Publication

June 9, 2010Client Alert

EPA Finalizes a More Stringent Sulfur Dioxide Air Quality Standard

Last week, the Environmental Protection Agency (“EPA”) issued a final rule to revise the primary National Ambient Air Quality Standard (“NAAQS”) for sulfur dioxide (“SO2”). The rule revision establishes a 1-hour maximum standard of 75 parts per billion (“ppb”). EPA also revoked the existing 24-hour standard of 140 ppb and an annual standard, citing research that demonstrates short-term SO2 exposures cause the most harm to human health. EPA estimates the revised standard, once fully implemented, will cost industry approximately $1.5 billion to comply, but will create health benefits valued between $13 billion and $33 billion. Coal-fired power plants and other industrial manufacturing facilities will likely be affected most by the more stringent SO2 standard.

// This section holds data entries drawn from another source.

This is an optimization exercise on Yosys and OpenROAD, whose aim is small area, a short achievable clock period and few clock cycles per item, not a production implementation.
At most, simulation tests tie the RTL to the original design; equivalence was not proved.
Power and IR drop assume default switching activity.

Design top, start of the top module:
module top(clk, rst, start, i, socin1, socin2, socin3, socin4,
           socout1, socout2, socout3, socout4, outReady);
  input clk, rst, start, i;
  input socin1, socin2, socin3, socin4;
  output socout1, socout2, socout3, socout4;
  output reg outReady;
  reg [5:0] cnt;            
  reg [12:0] c;             
  reg [9:0]  tpos_lo;       
  reg [1:0]  tpos_hi;
  reg [1:0]  tcar;
  reg [12:0] tneg;          
  wire ng = c[12];
  reg sh_c, sh_s, tpos_acc, tpos_fin, a_pre, rec, tneg_clr, tneg_acc;
  reg at15, at23, main_it, horner, out_sh;
  wire main_init = at23 | (at15 & !ng);
  wire [12:0] c_n = sh_c ? {i, c[12:1]} : c;
  wire [5:0] cnt_n = rst ? 6'd0 :
                     (cnt == 6'd0) ? {5'd0, start} :
                     (cnt == 6'd15 && !ng) ? 6'd24 :
                     (cnt == 6'd49) ? 6'd0 : cnt + 6'd1;
  always @(posedge clk) begin
    cnt      <= cnt_n;
    sh_c     <= (cnt_n >= 6'd2)  & (cnt_n <= 6'd14);
    sh_s     <= (cnt_n >= 6'd2)  & (cnt_n <= 6'd11);
  ...
For scale: about 2100 cells after synthesis, roughly 18000 um^2 of cells after synthesis.
Settings: LEC_CHECK=0, ABC_CLOCK_PERIOD_IN_PS=2000, CAP_MARGIN=20, CORE_MARGIN=2, CORE_UTILIZATION=40, PLACE_DENSITY=0.6, SLEW_MARGIN=20; clock period 5.0 ns.
run.sh (not shown) runs the stock make flow with config.mk's settings and CLKGATE_MAP_FILE= SYNTH_SCRIPT=/design/flow/synth_recipe.tcl, a recipe that flattens the netlist after the stock synthesis.
The baseline passed the timing, DRC and antenna checks.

The final rule also revises ambient air monitoring requirements for SO2. EPA estimates the revised monitoring requirements will require approximately 41 new monitoring sites to be established nationwide. All new monitoring sites must be operational by January 1, 2013. EPA plans to use monitoring data and air quality modeling to determine compliance with the new SO2 standard.

To implement this final rule, EPA plans to use air dispersion modeling to designate areas as attainment and non-attainment; EPA anticipates finalizing those designations by June 2012. According to EPA, states with designated nonattainment areas will need to submit to EPA revised state implementation plans (“SIPs”) by early 2014, but no later than August 2017. All other states are required to submit updated SIPs to demonstrate how the state will comply with the new standard, account for emission reductions that would result from compliance with the air emission regulations, set enforceable emission limits where necessary and establish timetables and plans to ensure compliance. These SIP updates should be submitted to EPA as soon as possible, but no later than August 2017.

EPA plans to revise the secondary SO2 standards in a separate rulemaking.